━━ Source material

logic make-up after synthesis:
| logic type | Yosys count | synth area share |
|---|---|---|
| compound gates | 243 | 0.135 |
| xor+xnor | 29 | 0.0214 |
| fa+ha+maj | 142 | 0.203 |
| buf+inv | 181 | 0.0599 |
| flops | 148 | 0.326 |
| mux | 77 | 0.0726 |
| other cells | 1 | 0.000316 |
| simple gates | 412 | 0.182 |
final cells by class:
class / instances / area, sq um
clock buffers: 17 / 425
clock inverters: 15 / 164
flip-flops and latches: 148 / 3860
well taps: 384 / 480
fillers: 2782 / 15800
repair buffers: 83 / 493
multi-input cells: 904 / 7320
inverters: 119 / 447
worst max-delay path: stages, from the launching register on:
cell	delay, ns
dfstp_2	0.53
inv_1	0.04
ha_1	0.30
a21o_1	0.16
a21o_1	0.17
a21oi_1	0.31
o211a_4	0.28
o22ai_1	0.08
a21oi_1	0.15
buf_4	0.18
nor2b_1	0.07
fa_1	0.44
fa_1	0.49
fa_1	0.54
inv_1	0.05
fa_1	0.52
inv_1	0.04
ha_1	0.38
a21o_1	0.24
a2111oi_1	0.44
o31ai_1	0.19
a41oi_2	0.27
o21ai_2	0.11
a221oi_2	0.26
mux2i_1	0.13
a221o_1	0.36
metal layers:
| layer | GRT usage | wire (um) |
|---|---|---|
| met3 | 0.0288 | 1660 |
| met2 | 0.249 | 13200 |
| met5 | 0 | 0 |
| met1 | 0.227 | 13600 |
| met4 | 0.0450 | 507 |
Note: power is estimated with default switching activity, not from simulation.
### config.mk
export PLATFORM = sky130hd
export DESIGN_NAME = qvr_round
export DESIGN_NICKNAME = d
export VERILOG_FILES = /design/src/sv/qvr_pkg.sv /design/src/sv/qvr_round.sv
export SDC_FILE = /design/constraint.sdc
export NUM_CORES = 1
export LEC_CHECK = 0
export BUFFER_PORTS_ARGS = -buffer_cell sky130_fd_sc_hd__buf_4
export CORE_AREA = 8 8 373 375
export DETAILED_ROUTE_END_ITERATION = 8
export DIE_AREA = 0 0 381 383
export SETUP_SLACK_MARGIN = 0.15
export SYNTH_ARGS = -nofsm -noshare
export SYNTH_HDL_FRONTEND = slang
export SYNTH_SLANG_ARGS = --single-unit
export TNS_END_PERCENT = 20
### constraint.sdc
create_clock -name clk -period 2.53 [get_ports clk]
set_input_delay 0.1265 -clock clk [delete_from_list [all_inputs] [get_ports clk]]
set_output_delay 0.1265 -clock clk [all_outputs]
set_load 0.05 [all_outputs]
### src/sv/qvr_pkg.sv
package qvr_pkg;

	// Field widths of the block's ports.
	localparam int WORD_W = 32;

	// A product of two 32-bit words.
	localparam int PROD_W = 64;

	// Sums of up to four 32x32 products (dot product, w*w - u.u, cross product).
	localparam int WIDE_W = 65;

	// Low half of a wide operand; the high half has WIDE_W - LO_W bits.
	localparam int LO_W = 32;

	// One partial product: 33-bit by 32-bit signed.
	localparam int PART_W = 65;

	// One exact triple product with 76 fraction bits.
	localparam int TERM_W = 97;

	// Per-component accumulator; the exact sum stays below 2^98.
	localparam int SUM_W = 99;

	// Fraction bits dropped when going from 76 to 16 fraction bits.
	localparam int FRAC_DROP = 60;

	// Width of the rounded value before saturation.
	localparam int RND_W = SUM_W - FRAC_DROP;

	typedef logic signed [WORD_W-1:0] word_t;
	typedef logic signed [WIDE_W-1:0] wide_t;
	typedef logic signed [TERM_W-1:0] term_t;

	localparam word_t SAT_MAX = {1'b0, {(WORD_W-1){1'b1}}};
	localparam word_t SAT_MIN = {1'b1, {(WORD_W-1){1'b0}}};

	// One input transaction: quaternion vector part u, scalar w, vector v.
	typedef struct packed {
		word_t [2:0] u;
		word_t       w;
		word_t [2:0] v;
	} qvr_item_t;

	// After the dot and cross products: s = w*w - u.u, d = u.v, c = u x v.
	typedef struct packed {
		wide_t       s;
		wide_t       d;
		wide_t [2:0] c;
		word_t [2:0] u;
		word_t       w;
		word_t [2:0] v;
	} qvr_mid_t;

	// The three exact triple products of each output component.
	typedef struct packed {
		term_t [2:0] sv;
		term_t [2:0] du;
		term_t [2:0] wc;
	} qvr_terms_t;

	// One result transaction.
	typedef struct packed {
		word_t [2:0] res;
		logic        ovf;
	} qvr_result_t;

endpackage

### src/sv/qvr_round.sv
module qvr_round (
	input  logic                clk,
	input  logic                arst_n,
	input  logic                term_valid,
	input  qvr_pkg::qvr_terms_t terms,
	output logic                res_valid,
	output qvr_pkg::qvr_result_t result
);

	typedef logic signed [qvr_pkg::SUM_W-1:0] sum_t;
	typedef logic signed [qvr_pkg::RND_W-1:0] rnd_t;

	localparam sum_t HALF_LSB = sum_t'(1) <<< (qvr_pkg::FRAC_DROP - 1);

	// Stage 5: exact component sums with the rounding half already added.
	logic  valid_s5;
	sum_t  sum_s5 [3];

	// Stage 6: rounded and saturated result.
	logic                  valid_s6;
	qvr_pkg::qvr_result_t  result_s6;

	rnd_t          rnd [3];
	logic [2:0]    sat;
	qvr_pkg::word_t clip [3];

	always_ff @(posedge clk or negedge arst_n) begin
		if (!arst_n) begin
			valid_s5 <= 1'b0;
			valid_s6 <= 1'b0;
		end else begin
			valid_s5 <= term_valid;
			valid_s6 <= valid_s5;
		end
	end

	for (genvar i = 0; i < 3; i++) begin : g_comp
		always_ff @(posedge clk) begin
			sum_s5[i] <= sum_t'(terms.sv[i]) + (sum_t'(terms.du[i]) <<< 1)
				+ (sum_t'(terms.wc[i]) <<< 1) + HALF_LSB;
		end

		// The value fits when all bits above the result's sign bit match it.
		always_comb begin
			rnd[i] = sum_s5[i][qvr_pkg::SUM_W-1:qvr_pkg::FRAC_DROP];
			sat[i] = (rnd[i][qvr_pkg::RND_W-1:qvr_pkg::WORD_W-1] != '0)
				&& (rnd[i][qvr_pkg::RND_W-1:qvr_pkg::WORD_W-1] != '1);
			if (!sat[i]) begin
				clip[i] = rnd[i][qvr_pkg::WORD_W-1:0];
			end else if (rnd[i][qvr_pkg::RND_W-1]) begin
				clip[i] = qvr_pkg::SAT_MIN;
			end else begin
				clip[i] = qvr_pkg::SAT_MAX;
			end
		end

		always_ff @(posedge clk) begin
			result_s6.res[i] <= clip[i];
		end
	end

	always_ff @(posedge clk) begin
		result_s6.ovf <= |sat;
	end

	assign res_valid = valid_s6;
	assign result    = result_s6;

endmodule
# Word-level counts from Yosys, hierarchy flattened
# Memories as Yosys holds them, arrays and structs flattened.
# Cells that the tools add are included.
# op_classes
reduce_logical	7
n_addsub	9
n_mux	6
eq_ne	3
# op_table
cell	count
97-bit by 98-bit adder with 99-bit output	3
99-bit by 61-bit adder with 99-bit output (second input constant)	3
99-bit by 98-bit adder with 99-bit output	3
32-bit 2-to-1 mux	6
8-bit != test (second input constant)	3
8-bit nonzero test	3
1-bit logical AND	3
3-bit OR reduction	1
# totals
mem_count	1
output_inout_bits	98
register_bits	99
word_cells	32
mem_bits_rw	297
# mem_list
name	words	width	rd	rd_clocked_by_memory_dff	wr	line_no	text
sum_s5	3	99	3	0	3	qvr_round.sv:17	sum_t sum_s5 [3];

# Longest topological paths before layout
# Gate-level depths: netlist of run 1.
# logic_depth
word_depth	3
ltp_mapped	17
depth_no_buf	16

# Least setup slack after synthesis of run 1
# No wires, ideal clock.
# synth_timing
kind	input -> register
from	input terms[57] (netlist bit)
to	memory sum_s5[0][98] (netlist bit)
path_buffers	1
required_ps	2409
setup_time_ps	121
stages	17
path_slack_ps	-1133
t_arrival_ps	3543
cell_sequence	inv_1 > fa_1 > inv_1 > fa_1 > ha_1 > buf_6 > a21o_1 > a221o_1 > a211oi_2 > o311ai_1 > a31oi_1 > a21oi_2 > a311oi_4 > o31ai_4 > a21boi_4 > o221ai_2 > xnor2_1
# synth_rtl
element	line_no	text
start: declaration	qvr_round.sv:5	input qvr_pkg::qvr_terms_t terms,
end: declaration	qvr_round.sv:17	

==> results_dict.tcl, run 1 <==
set metrics [dict create \
    wl_um 155000 \
    violations "negative setup slack" \
    cts_max_path_buffers 3 \
    htree_levels 1 \
    regArea_um2 4330 \
    seqPwrFrac 0.155 \
    setup_viol 114 \
    initial_core_util 0.250 \
    drc 0 \
    crit_type "input pin to flop" \
    wl_per_cell_um 19.9 \
    cts_made_buffers 24 \
    r2r_slack_ns 0.46 \
    crit_start "terms[509]" \
    wl_met3_um 6850 \
    layout_setup_ws_ns -0.766 \
    num-fill-cells 13400 \
    hold_slack_ns 0.109 \
    final_hold_viol_count 0 \
    crit_chain "buf_4 > clkinvlp_4 > fa_1 > inv_2 > ha_4 > ha_4 > nand3_2 > nor3_1 > a221oi_2 > o211ai_1 > o21ai_2 > buf_4 > a31oi_1 > buf_4 > o211ai_1 > nand2_2 > a221o_1 > a21oi_2 > xnor2_1" \
    status "complete, but fails checks" \
    p_int_w 0.0212 \
    finalClockSkew_ns 0.0150 \
    cpMostUsedCell "buf_4" \
    dieArea_um2 146000 \
    rsz0062_at_grt "yes" \
    reg2reg_to "result[87]$_DFF_P_" \
    path_depth 19 \
    layout.nets 7737 \
    io_pins 974 \
    clock_power_share 0.093 \
    critical_path.top_delay_family "compound AO/OA/AOI/OAI gates" \
    relSlewSlack 0.319 \
    worstReg2RegStart "sum_s5[0][291]$_DFF_P_" \
    num_vias 34900 \
    power_density_nw_per_um2 724 \
    via_per_inst 4.48 \
    critPathRequiredTime_ns 3.01 \
    route.met2.wl_um 76100 \
    slowest_stage "fa_1" \
    wl_met1_um 68500 \
    maxCapViolations 0 \
    multiInputGateArea_um2 28200 \
    clkTransAtPathRegs_ns 0.06 \
    grt_usage 0.198 \
    ys_ff_latch 216 \
    hold_path_class "input pin to flop" \
    drt_iter0_drc 1597 \
    ant_nets 0 \
    gp_routability_congestion 0.982 \
    final_util 0.411 \
    synthArstFlopShare 0.00926 \
    grt_max_degree 33 \
    p_switching_w 0.0183 \
    layout-drive-gt1-share 0.413 \
    worstRegToRegCells 6 \
    antenna_found_initial 11 \
    fmax_ghz 0.303 \
    pwr-share-comb 0.752 \
    cts.sinks 216 \
    tightest_slew_ns 1.02 \
    coreArea_um2 133000 \
    grt_pass1_wl_um 223000 \
    netlist_instances 4223 \
    crit_end "sum_s5[0][293]$_DFF_P_" \
    start_kind "input pin" \
    synthFlopType "dfxtp_1" \
    synth_area_um2 33200 \
    dp_slack_ns -2.11 \
    fin_crit_ns 3.30 \
    rows 134 \
    avgSynthCellArea_um2 7.87 \
    slew_violations 0 \
    synth.distinct_cells 89 \
    die_height_um 383 \
    tritoncts "done" \
    peakVddDrop_v 0.000477 \
    slowest_delay_ns 0.55 \
    highest_layer "met4" \
    yosysSeqAreaShare 0.130 \
    place_inst 7688 \
    leakage_nw 29.7 \
    finalCritPeriodShare 1.30 \
    synth_edf_count 0 \
    post-dp-hpwl_um 140000 \
    crit_buf_inv 5 \
    area_delta_synth_final_pct 64.3 \
    yosys_warnings 0 \
    switching_share 0.464 \
    overflow 0 \
    portBuffers 970 \
    die_width_um 381 \
    cp.arrival_ns 3.78 \
    clk_latency_ns 0.55 \
    stdcell_count 7797 \
    cp-end-kind "flop" \
    syn_nets 5957 \
    path_max_fanout 5 \
    cts_root_buffer "clkbuf_16" \
    first_pass_iters 5 \
    grt_pass1_vias 36900 \
]
==> cells in the mapped netlist (22+ instances only) <==
master	n	area, µm²
o21a_1	23	173
nor4_1	24	150
nand3_1	63	315
nor2_1	143	537
a31oi_1	34	213
inv_1	1252	4700
xnor2_1	74	648
ha_1	570	7130
nor2b_1	22	138
nor3_1	43	215
o21ai_0	143	716
xor2_1	46	403
a21oi_1	301	1510
nand4_1	102	638
dfxtp_1	214	4280
a21o_1	242	1820
o21bai_1	48	360
fa_1	288	5770
nand2_1	232	871
clkbuf_1	78	293
==> worst min-delay path: stages <==
cell and delay (ns):
buf_4 0.08, fa_1 0.18, xnor2_1 0.11, xnor2_1 0.13
==> power by group through the flow <==
stage,clock [W],combinational (W),sequential (W)
2_1_floorplan,0,0.0117,0.00866
3_3_place_gp,0,0.0266,0.00616
3_5_place_dp,0,0.0266,0.00619
4_1_cts,0.00379,0.0282,0.00612
5_1_grt,0.00390,0.0321,0.00627
6_report,0.00367,0.0297,0.00612
==> kinds of logic after synthesis <==
logic type,count (synthesis),synth area share
mux,2,0.000602
xor+xnor,120,0.0316
compound gates,959,0.188
buf+inv,1346,0.155
fa+ha+maj,858,0.388
simple gates,722,0.106
flops,216,0.130
==> through the flow <==
stage | instance area, µm² | total power, W | TNS (ns)
after global placement | 49900 | 0.0327 | -153.05
after floorplan | 34600 | 0.0204 | -54.01
after CTS | 52600 | 0.0382 | -54.34
after global routing | 54600 | 0.0423 | -68.78
after detailed placement | 49900 | 0.0328 | -157.79
final | 54600 | 0.0395 | -54.72
==> placed cells by master, fill, tap and decap left out, types with 18 or more instances in the layout <==
| master | count |
|---|---|
| buf_6 | 51 |
| xnor2_1 | 61 |
| clkbuf_16 | 24 |
| nand2_1 | 213 |
| a21oi_1 | 235 |
| o21a_1 | 21 |
| a31oi_1 | 24 |
| fa_1 | 277 |
| nand3_1 | 50 |
| xor2_1 | 39 |
| nor3_1 | 26 |
| o21ai_0 | 95 |
| buf_4 | 1780 |
| ha_1 | 368 |
| o21ai_1 | 33 |
| dfxtp_1 | 214 |
| a21o_1 | 242 |
| inv_2 | 55 |
| nor2b_1 | 18 |
| inv_1 | 1178 |
| o21bai_1 | 45 |
| nand4_1 | 102 |
| nor2_1 | 122 |
| ha_4 | 198 |
| a21oi_2 | 54 |
==> worst min-delay path by stage <==
| stage | startpoint | to | slack [ns] | cells after the start |
|---|---|---|---|---|
| after floorplan | arst_n | res_valid$_DFF_PN0_ | -0.17 | 0 |
| after global placement | arst_n | res_valid$_DFF_PN0_ | -0.09 | 1 |
| after detailed placement | arst_n | res_valid$_DFF_PN0_ | -0.09 | 1 |
| after CTS | terms[484] | sum_s5[0][197]$_DFF_P_ | 0.07 | 4 |
| after global routing | terms[484] | sum_s5[0][197]$_DFF_P_ | 0.12 | 4 |
| final | terms[484] | sum_s5[0][197]$_DFF_P_ | 0.11 | 4 |
==> sequential cells by signal, indices dropped and copies added (netlist names) <==
name       cells
valid_s5       1
result        97
res_valid      1
sum_s5       117
==> layer usage <==
layer	up-vias	GRT usage
met3	124	0.0191
met4	0	0.0371
met5	-	0
met2	865	0.348
met1	16700	0.265
li1	17200	-
==> cell type report <==
| class | instances | share of cell area |
|---|---|---|
| clock inverter | 13 | 0.00275 |
| antenna | 8 | 0.000367 |
| tap | 1768 | 0.0405 |
| inverter | 1252 | 0.0876 |
| clock buffer | 31 | 0.0122 |
| sequential | 216 | 0.0794 |
| multi-input combinational | 2661 | 0.516 |
| timing repair buffer | 1848 | 0.261 |
==> repair_timing <==
| item | CTS | global route |
|---|---|---|
| endpoints found under the hold margin | 3 | 0 |
| endpoints found under the setup margin | 117 | 117 |
| pin swaps | 109 | 177 |
| hold buffers | 3 | 0 |
| buffers inserted | 30 | 24 |
| gates resized for setup | 306 | 310 |
Note: power is estimated with default switching activity, not from simulation.
==> run 2: changes to the inputs <==
Settings changed: CAP_MARGIN set to 20, CORE_AREA 8 8 373 375 to 8 8 375 377, DIE_AREA 0 0 381 383 to 0 0 383 385.
==> run 2 against run 1 <==
  * The flow still finishes with violations (negative setup slack)
  * First-iteration DRC count up 3.2%
  * Total power shrank 0.68%
  * Cell count barely moved
  * Clock power grew 2%
  * Wire length decreased by 2.3%
  * Non-clock buffer count is 20 lower
  * Sequential share of layout area about the same
  * Cell area shrank 0.58%
  * Hold slack got worse by 0.031 ns
  * Die area is 1.0% higher
  * Count of clock-buffer cells in the layout fell by 2
==> results_dict.tcl, run 2 (same netlist as run 1, synthesis figures left out) <==
set metrics [dict create \
    hold_path_class "input pin to flop" \
    antenna_found_initial 18 \
    finalClockSkew_ns 0.0187 \
    start_kind "input pin" \
    multiInputGateArea_um2 28000 \
    cts_max_path_buffers 3 \
    final_common_cell "buf_4" \
    die_height_um 385 \
    cts.sinks 216 \
    rsz0062_at_grt "yes" \
    use_met3 0.0280 \
    largest_reg_flops 117 \
    overflow 0 \
    grt_pass1_wl_um 221000 \
    status "complete, but fails checks" \
    via_per_inst 4.50 \
    wl_um 151000 \
    wl_per_cell_um 19.4 \
    cts_made_buffers 25 \
    mostFrequentLayoutCells "buf_4, inv_1, ha_1" \
    die_width_um 383 \
    peakVddDrop_v 0.000409 \
    clk_latency_ns 0.56 \
    top_register "sum_s5" \
    path_depth 17 \
    holdPathStages 4 \
    grt_use_met1 0.256 \
    num-fill-cells 13600 \
    rows 135 \
    htree_levels 1 \
    critical_path.top_delay_family "compound AO/OA/AOI/OAI gates" \
    dieArea_um2 147000 \
    hold_slack_ns 0.0781 \
    worstRegToRegCells 6 \
    portBuffers 970 \
    io_pins 974 \
    violations "negative setup slack" \
    ant_nets 0 \
    cp-end-kind "flop" \
    coreArea_um2 135000 \
    critPathRequiredTime_ns 2.99 \
    use_met2 0.328 \
    crit_chain "buf_8 > inv_8 > fa_2 > inv_2 > ha_4 > ha_4 > a2111oi_4 > o21ai_2 > a32oi_2 > o211ai_1 > a211o_1 > a31oi_2 > o31ai_2 > a21oi_2 > o21ai_4 > a21o_1 > xor2_1" \
    path_max_fanout 6 \
    slew_violations 0 \
    clkTransAtPathRegs_ns 0.07 \
    p_total_w 0.0392 \
    layout-drive-gt1-share 0.409 \
    initial_core_util 0.247 \
    tightest_slew_ns 0.741 \
    drt_iter0_drc 1648 \
    slowest_stage "fa_2" \
    cpMostUsedCell "ha_4" \
    finalCritPeriodShare 1.29 \
    fmax_ghz 0.306 \
    drc 0 \
    cts_root_buffer "clkbuf_16" \
    slowest_delay_ns 0.60 \
    tritoncts "done" \
    area_delta_synth_final_pct 63.3 \
    crit_type "input pin to flop" \
    gp_routability_congestion 0.985 \
    layout.nets 7718 \
    grt_pass1_vias 37200 \
    num_vias 35100 \
    fin_setup_tns_ns -55.62 \
    first_pass_iters 6 \
    grt_busiest_layer "met2" \
    regArea_um2 4330 \
    power_density_nw_per_um2 723 \
    layout_setup_ws_ns -0.743 \
    fin_crit_ns 3.27 \
    maxCapViolations 0 \
    setup_viol 115 \
    final_hold_viol_count 0 \
    crit_buf_inv 3 \
    post-dp-hpwl_um 136000 \
    cp.arrival_ns 3.73 \
    relSlewSlack 0.504 \
    grt_usage 0.194 \
    leakage_nw 29.6 \
    grt_max_degree 33 \
]
## run 2: layout make-up
| cell class | instances | share of cell area |
|---|---|---|
| diodes | 12 | 0.000553 |
| repair buffers | 1828 | 0.259 |
| flip-flops and latches | 216 | 0.0799 |
| clock inverters | 17 | 0.00339 |
| inverters | 1252 | 0.0880 |
| clock buffers | 29 | 0.0120 |
| multi-input cells | 2661 | 0.517 |
| well taps | 1781 | 0.0411 |
## run 2: metrics by stage
stage | setup WS, ns | area [µm²] | std cells | utilization
after detailed placement | -2.35 | 49700 | 7667 | 0.369
final | -0.743 | 54300 | 7796 | 0.403
after CTS | -0.708 | 53100 | 7746 | 0.394
after floorplan | -0.849 | 34600 | 4223 | -
after global placement | -2.28 | 49700 | 7667 | 0.369
after global routing | -0.831 | 54300 | 7796 | 0.403
## run 2: routing by layer
layer	part of all wire	vias up
li1	-	17200
met1	0.44	16700
met2	0.48	997
met3	0.054	194
met4	0.033	0
met5	0	-
## run 2: where the power goes
group	leakage [nW]	total (W)	switching, W	internal, W
Sequential	1.83	0.00607	0.000795	0.00527
Clock	0.391	0.00373	0.00165	0.00209
Combinational	27.4	0.0294	0.0158	0.0136
Total	29.6	0.0392	0.0183	0.0210
## run 2: what timing repair did
action	4_1_cts	5_1_grt
gates resized for setup	399	188
hold buffers	3	0
hold endpoints to repair	3	0
gates cloned	0	0
setup buffers	30	37
pin swaps	177	138
setup endpoints to repair	117	118
## run 2: tightest hold or removal path, cell delays in order
cell and delay, ns:
buf_4 0.09, fa_1 0.17, xnor2_1 0.09, xnor2_1 0.13
## run 2: worst paths after layout
kind / slack (ns) / endpoint / startpoint
setup / recovery: -0.74 / sum_s5[0][85]$_DFF_P_ / terms[6]
hold / removal: 0.08 / sum_s5[0][98]$_DFF_P_ / terms[678]
setup reg to reg: 0.44 / result[45]$_DFF_P_ / sum_s5[0][192]$_DFF_P_
hold reg to reg: 0.36 / res_valid$_DFF_PN0_ / valid_s5$_DFF_PN0_
max in group asynchronous: 1.98 / valid_s5$_DFF_PN0_ / arst_n
min in group asynchronous: 0.42 / res_valid$_DFF_PN0_ / arst_n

━━━━

Task to complete: Check each line above for the string "text" and copy every line that has it.

Problem solution:
name	words	width	rd	rd_clocked_by_memory_dff	wr	line_no	text
element	line_no	text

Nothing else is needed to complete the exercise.